Stern teamed with Lionsgate and pitched the idea of a modern-day retelling of Rosemary’s Baby to the suits at NBC, who were bullish to turn it into a four-hour miniseries. Looking at the Peacock Net’s recent programming choices, it makes total sense. In addition to already having found critical success, if not high ratings, with Hannibal, its new spin on the Hannibal Lecter tale, and a solid performer in the twisted fairy-tale remix drama Grimm, NBC has been aggressive with risky, lavish programming that can be billed as events. Those ratings were sure alive last winter when the network aired The Sound of Music Live!
James Wong (American Horror Story) and Scott Abbott (Queen of the Damned) were hired to co-write the screenplay, while veteran Polish director Agnieszka Holland (The Secret Garden, some of the best episodes of The Wire), who’s actually a friend of Polanski’s, signed on to direct. The gestation period was short. Saldana says she officially agreed to star January 5 of this year, admitting she wasn’t the first actress NBC went to, and shooting started January 27. Filming lasted until last week of March and, less than two months later, the NBC miniseries is already being birthed.
So, besides brunch with the mother-in-law, what kind of psychological drama are we in for on Mother’s Day?
NBC’s version of Rosemary’s Baby introduces us to Saldana’s Rosemary Woodhouse and her husband, Guy, played by Suits star Patrick J. Adams. The first major change between the two versions happens immediately, when the Woodhouses move from New York, where Polanski’s film took place, to Paris, to reset their life after Rosemary suffers a miscarriage in the miniseries’s opening.

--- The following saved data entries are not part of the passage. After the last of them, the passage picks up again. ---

**src/rtl/tlul_timer_if.sv**
```systemverilog
// TL-UL A/D channel bundle between a host (master) and the timer device (slave).
interface tlul_timer_if;
  logic        a_valid;
  logic [2:0]  a_opcode;
  logic [2:0]  a_param;
  logic [1:0]  a_size;
  logic [7:0]  a_source;
  logic [31:0] a_address;
  logic [3:0]  a_mask;
  logic [31:0] a_data;
  logic        a_ready;

  logic        d_valid;
  logic [2:0]  d_opcode;
  logic [2:0]  d_param;
  logic [1:0]  d_size;
  logic [7:0]  d_source;
  logic        d_sink;
  logic [31:0] d_data;
  logic        d_error;
  logic        d_ready;

  modport master (
    output a_valid, a_opcode, a_param, a_size, a_source, a_address, a_mask, a_data, d_ready,
    input  a_ready, d_valid, d_opcode, d_param, d_size, d_source, d_sink, d_data, d_error
  );

  modport slave (
    input  a_valid, a_opcode, a_param, a_size, a_source, a_address, a_mask, a_data, d_ready,
    output a_ready, d_valid, d_opcode, d_param, d_size, d_source, d_sink, d_data, d_error
  );
endinterface

```
**src/rtl/tlul_timer.sv**
```systemverilog
// TL-UL responder with a 64-bit mtime/mtimecmp timer and registered level interrupt.
// Define TLUL_TIMER_PRESCALER_EN to add the PRESCALE register at offset 0x14.
module tlul_timer #(
  parameter int          AddrBits    = 5,
  parameter logic [63:0] MtimecmpRst = 64'hFFFF_FFFF_FFFF_FFFF
) (
  input  logic        clk_i,
  input  logic        rst_i,
  tlul_timer_if.slave tl,
  output logic        timer_irq_o
);
  localparam logic [2:0] OpPutFull    = 3'd0;
  localparam logic [2:0] OpPutPartial = 3'd1;
  localparam logic [2:0] OpGet        = 3'd4;
  localparam logic [2:0] OpAck        = 3'd0;
  localparam logic [2:0] OpAckData    = 3'd1;

  localparam logic [AddrBits-1:0] OffMtimeLo    = AddrBits'(5'h00);
  localparam logic [AddrBits-1:0] OffMtimeHi    = AddrBits'(5'h04);
  localparam logic [AddrBits-1:0] OffMtimecmpLo = AddrBits'(5'h08);
  localparam logic [AddrBits-1:0] OffMtimecmpHi = AddrBits'(5'h0C);
  localparam logic [AddrBits-1:0] OffCtrl       = AddrBits'(5'h10);
  localparam logic [AddrBits-1:0] OffPrescale   = AddrBits'(5'h14);

  logic        rsp_valid_reg;
  logic [2:0]  rsp_opcode_reg;
  logic [1:0]  rsp_size_reg;
  logic [7:0]  rsp_source_reg;
  logic [31:0] rsp_data_reg;
  logic        rsp_error_reg;

  logic [31:0] mtime_lo_reg, mtime_hi_reg;
  logic [31:0] mtimecmp_lo_reg, mtimecmp_hi_reg;
  logic        en_reg;
  logic        irq_reg;

  logic [AddrBits-1:0] offset;
  logic        req, is_get, is_put, mapped, err, wr;
  logic        wr_mtime_lo, wr_mtime_hi, wr_cmp_lo, wr_cmp_hi, wr_ctrl, wr_prescale;
  logic [31:0] rd_value, bit_mask;
  logic [31:0] mtime_lo_next, mtime_hi_next;
  logic        tick;
  logic        unused_bits;

  function automatic logic [31:0] merge(input logic [31:0] old_val, input logic [31:0] new_val,
                                        input logic [31:0] bmask);
    return (old_val & ~bmask) | (new_val & bmask);
  endfunction

  generate
    for (genvar gi = 0; gi < 4; gi++) begin : g_mask
      assign bit_mask[gi*8 +: 8] = {8{tl.a_mask[gi]}};
    end
  endgenerate

  assign offset      = tl.a_address[AddrBits-1:0];
  assign req         = tl.a_valid & ~rsp_valid_reg;
  assign is_get      = (tl.a_opcode == OpGet);
  assign is_put      = (tl.a_opcode == OpPutFull) | (tl.a_opcode == OpPutPartial);
  assign unused_bits = ^{tl.a_param, tl.a_address[31:AddrBits]};

`ifdef TLUL_TIMER_PRESCALER_EN
  logic [15:0] prescale_reg;
  logic [15:0] pre_cnt_reg;
  logic [15:0] prescale_wdata;

  assign prescale_wdata = (prescale_reg & ~bit_mask[15:0]) | (tl.a_data[15:0] & bit_mask[15:0]);
  assign tick           = en_reg & (pre_cnt_reg == 16'd0);

  // Counter sits at zero while disabled so enabling ticks on the very next edge.
  always_ff @(posedge clk_i) begin
    if (rst_i) begin
      prescale_reg <= 16'd0;
      pre_cnt_reg  <= 16'd0;
    end else begin
      if (wr_prescale) prescale_reg <= prescale_wdata;
      if (!en_reg)          pre_cnt_reg <= 16'd0;
      else if (wr_prescale) pre_cnt_reg <= prescale_wdata;
      else if (tick)        pre_cnt_reg <= prescale_reg;
      else                  pre_cnt_reg <= pre_cnt_reg - 16'd1;
    end
  end
`else
  assign tick = en_reg;
`endif

  always_comb begin
    mapped   = 1'b1;
    rd_value = '0;
    case (offset)
      OffMtimeLo:    rd_value = mtime_lo_reg;
      OffMtimeHi:    rd_value = mtime_hi_reg;
      OffMtimecmpLo: rd_value = mtimecmp_lo_reg;
      OffMtimecmpHi: rd_value = mtimecmp_hi_reg;
      OffCtrl:       rd_value = {31'd0, en_reg};
`ifdef TLUL_TIMER_PRESCALER_EN
      OffPrescale:   rd_value = {16'd0, prescale_reg};
`endif
      default:       mapped = 1'b0;
    endcase
  end

  assign err = ~mapped | (tl.a_address[1:0] != 2'b00) | (tl.a_size > 2'd2) | ~(is_get | is_put);
  assign wr  = req & is_put & ~err;

  assign wr_mtime_lo = wr & (offset == OffMtimeLo);
  assign wr_mtime_hi = wr & (offset == OffMtimeHi);
  assign wr_cmp_lo   = wr & (offset == OffMtimecmpLo);
  assign wr_cmp_hi   = wr & (offset == OffMtimecmpHi);
  assign wr_ctrl     = wr & (offset == OffCtrl);
  assign wr_prescale = wr & (offset == OffPrescale);

  // A bus write to a half beats that cycle's tick; a LO write also kills the carry into HI.
  always_comb begin
    mtime_lo_next = mtime_lo_reg;
    mtime_hi_next = mtime_hi_reg;
    if (wr_mtime_lo)
      mtime_lo_next = merge(mtime_lo_reg, tl.a_data, bit_mask);
    else if (tick)
      mtime_lo_next = mtime_lo_reg + 32'd1;
    if (wr_mtime_hi)
      mtime_hi_next = merge(mtime_hi_reg, tl.a_data, bit_mask);
    else if (tick && !wr_mtime_lo && (mtime_lo_reg == 32'hFFFF_FFFF))
      mtime_hi_next = mtime_hi_reg + 32'd1;
  end

  always_ff @(posedge clk_i) begin
    if (rst_i) begin
      mtime_lo_reg    <= 32'd0;
      mtime_hi_reg    <= 32'd0;
      mtimecmp_lo_reg <= MtimecmpRst[31:0];
      mtimecmp_hi_reg <= MtimecmpRst[63:32];
      en_reg          <= 1'b0;
      irq_reg         <= 1'b0;
    end else begin
      mtime_lo_reg <= mtime_lo_next;
      mtime_hi_reg <= mtime_hi_next;
      if (wr_cmp_lo) mtimecmp_lo_reg <= merge(mtimecmp_lo_reg, tl.a_data, bit_mask);
      if (wr_cmp_hi) mtimecmp_hi_reg <= merge(mtimecmp_hi_reg, tl.a_data, bit_mask);
      if (wr_ctrl && tl.a_mask[0]) en_reg <= tl.a_data[0];
      irq_reg <= en_reg & ({mtime_hi_reg, mtime_lo_reg} >= {mtimecmp_hi_reg, mtimecmp_lo_reg});
    end
  end

  always_ff @(posedge clk_i) begin
    if (rst_i) begin
      rsp_valid_reg  <= 1'b0;
      rsp_opcode_reg <= OpAck;
      rsp_size_reg   <= 2'd0;
      rsp_source_reg <= 8'd0;
      rsp_data_reg   <= 32'd0;
      rsp_error_reg  <= 1'b0;
    end else if (req) begin
      rsp_valid_reg  <= 1'b1;
      rsp_opcode_reg <= is_get ? OpAckData : OpAck;
      rsp_size_reg   <= tl.a_size;
      rsp_source_reg <= tl.a_source;
      rsp_data_reg   <= (is_get && !err) ? rd_value : 32'd0;
      rsp_error_reg  <= err;
    end else if (rsp_valid_reg && tl.d_ready) begin
      rsp_valid_reg <= 1'b0;
    end
  end

  assign tl.a_ready   = ~rsp_valid_reg;
  assign tl.d_valid   = rsp_valid_reg;
  assign tl.d_opcode  = rsp_opcode_reg;
  assign tl.d_param   = 3'd0;
  assign tl.d_size    = rsp_size_reg;
  assign tl.d_source  = rsp_source_reg;
  assign tl.d_sink    = 1'b0;
  assign tl.d_data    = rsp_data_reg;
  assign tl.d_error   = rsp_error_reg;
  assign timer_irq_o  = irq_reg;
endmodule
```
**src/flat_wrapper.sv**
```systemverilog
// flat-port wrapper written by rule: the top's interface ports become plain ports
module tlul_timer_flat 
#(
  parameter int          AddrBits    = 5,
  parameter logic [63:0] MtimecmpRst = 64'hFFFF_FFFF_FFFF_FFFF
)
  (clk_i, rst_i, timer_irq_o, tl_a_valid, tl_a_opcode, tl_a_param, tl_a_size, tl_a_source, tl_a_address, tl_a_mask, tl_a_data, tl_d_ready, tl_a_ready, tl_d_valid, tl_d_opcode, tl_d_param, tl_d_size, tl_d_source, tl_d_sink, tl_d_data, tl_d_error);
  tlul_timer_if tl_i ();
  input  logic clk_i;
  input  logic rst_i;
  output logic timer_irq_o;
  input wire logic [$bits(tl_i.a_valid)-1:0] tl_a_valid;
  input wire logic [$bits(tl_i.a_opcode)-1:0] tl_a_opcode;
  input wire logic [$bits(tl_i.a_param)-1:0] tl_a_param;
  input wire logic [$bits(tl_i.a_size)-1:0] tl_a_size;
  input wire logic [$bits(tl_i.a_source)-1:0] tl_a_source;
  input wire logic [$bits(tl_i.a_address)-1:0] tl_a_address;
  input wire logic [$bits(tl_i.a_mask)-1:0] tl_a_mask;
  input wire logic [$bits(tl_i.a_data)-1:0] tl_a_data;
  input wire logic [$bits(tl_i.d_ready)-1:0] tl_d_ready;
  output wire logic [$bits(tl_i.a_ready)-1:0] tl_a_ready;
  output wire logic [$bits(tl_i.d_valid)-1:0] tl_d_valid;
  output wire logic [$bits(tl_i.d_opcode)-1:0] tl_d_opcode;
  output wire logic [$bits(tl_i.d_param)-1:0] tl_d_param;
  output wire logic [$bits(tl_i.d_size)-1:0] tl_d_size;
  output wire logic [$bits(tl_i.d_source)-1:0] tl_d_source;
  output wire logic [$bits(tl_i.d_sink)-1:0] tl_d_sink;
  output wire logic [$bits(tl_i.d_data)-1:0] tl_d_data;
  output wire logic [$bits(tl_i.d_error)-1:0] tl_d_error;
  assign tl_i.a_valid = tl_a_valid;
  assign tl_i.a_opcode = tl_a_opcode;
  assign tl_i.a_param = tl_a_param;
  assign tl_i.a_size = tl_a_size;
  assign tl_i.a_source = tl_a_source;
  assign tl_i.a_address = tl_a_address;
  assign tl_i.a_mask = tl_a_mask;
  assign tl_i.a_data = tl_a_data;
  assign tl_i.d_ready = tl_d_ready;
  assign tl_a_ready = tl_i.a_ready;
  assign tl_d_valid = tl_i.d_valid;
  assign tl_d_opcode = tl_i.d_opcode;
  assign tl_d_param = tl_i.d_param;
  assign tl_d_size = tl_i.d_size;
  assign tl_d_source = tl_i.d_source;
  assign tl_d_sink = tl_i.d_sink;
  assign tl_d_data = tl_i.d_data;
  assign tl_d_error = tl_i.d_error;
  tlul_timer #(.AddrBits(AddrBits), .MtimecmpRst(MtimecmpRst)) u_core (.clk_i(clk_i), .rst_i(rst_i), .tl(tl_i), .timer_irq_o(timer_irq_o));
endmodule
```
File: config.mk
export PLATFORM = sky130hd
export DESIGN_NAME = taxi_eth_gmii_frame_tx
export DESIGN_NICKNAME = d
export VERILOG_FILES = /design/src/rtl/taxi_eth_gmii_tx_pkg.sv /design/src/rtl/taxi_eth_gmii_frame_tx.sv
export SDC_FILE = /design/constraint.sdc
export NUM_CORES = 1
export LEC_CHECK = 0
export ABC_AREA = 0
export CORE_ASPECT_RATIO = 1.75
export CORE_MARGIN = 2
export CORE_UTILIZATION = 54
export CTS_CLUSTER_DIAMETER = 50
export DETAILED_ROUTE_END_ITERATION = 16
export PLACE_DENSITY = 0.78
export SYNTH_ARGS = -nofsm -noshare
export SYNTH_HDL_FRONTEND = slang
export SYNTH_SLANG_ARGS = --single-unit
File: constraint.sdc
create_clock -name clk -period 2.3 [get_ports clk]
set_input_delay 0.69 -clock clk [delete_from_list [all_inputs] [get_ports clk]]
set_output_delay 0.69 -clock clk [all_outputs]
set_load 0.02 [all_outputs]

“When we looked at the idea of contemporarizing this,” Stern says, “so much of the story depends on Rosemary being isolated and not knowing what’s going on around her. If you look at the world we know now with the Internet and flow of information, it wouldn’t work if she were in her own town and knew where she was and the people around her.”
Though it wasn’t his original idea, Wong quickly clung on to the shift to a foreign city. After all, we had to buy why a smart, strong woman in today’s society would be susceptible to the influences of people who are encouraging her to go against her instincts, to the detriment of her own health and to the eventual point where she questions her own sanity. “Because she lacked the ability to communicate, I thought it helped the idea of isolating this girl and making her the pawn of this cult.”
Oh yes, the cult.
You’ll remember the eerie way Rosemary and Guy are hypnotized by their neighbors, the Satanic Castevets, who slyly win the Woodhouses’ trust and, eventually, convince Guy to make a deal with the Devil—quite literally—in exchange for their, um, help in getting Rosemary pregnant again. Point A to Point B is similar to the Polanski film, but the journey there (“there,” of course, being Rosemary’s horrifying revelation whilst standing over a baby’s crib) takes a slightly different route.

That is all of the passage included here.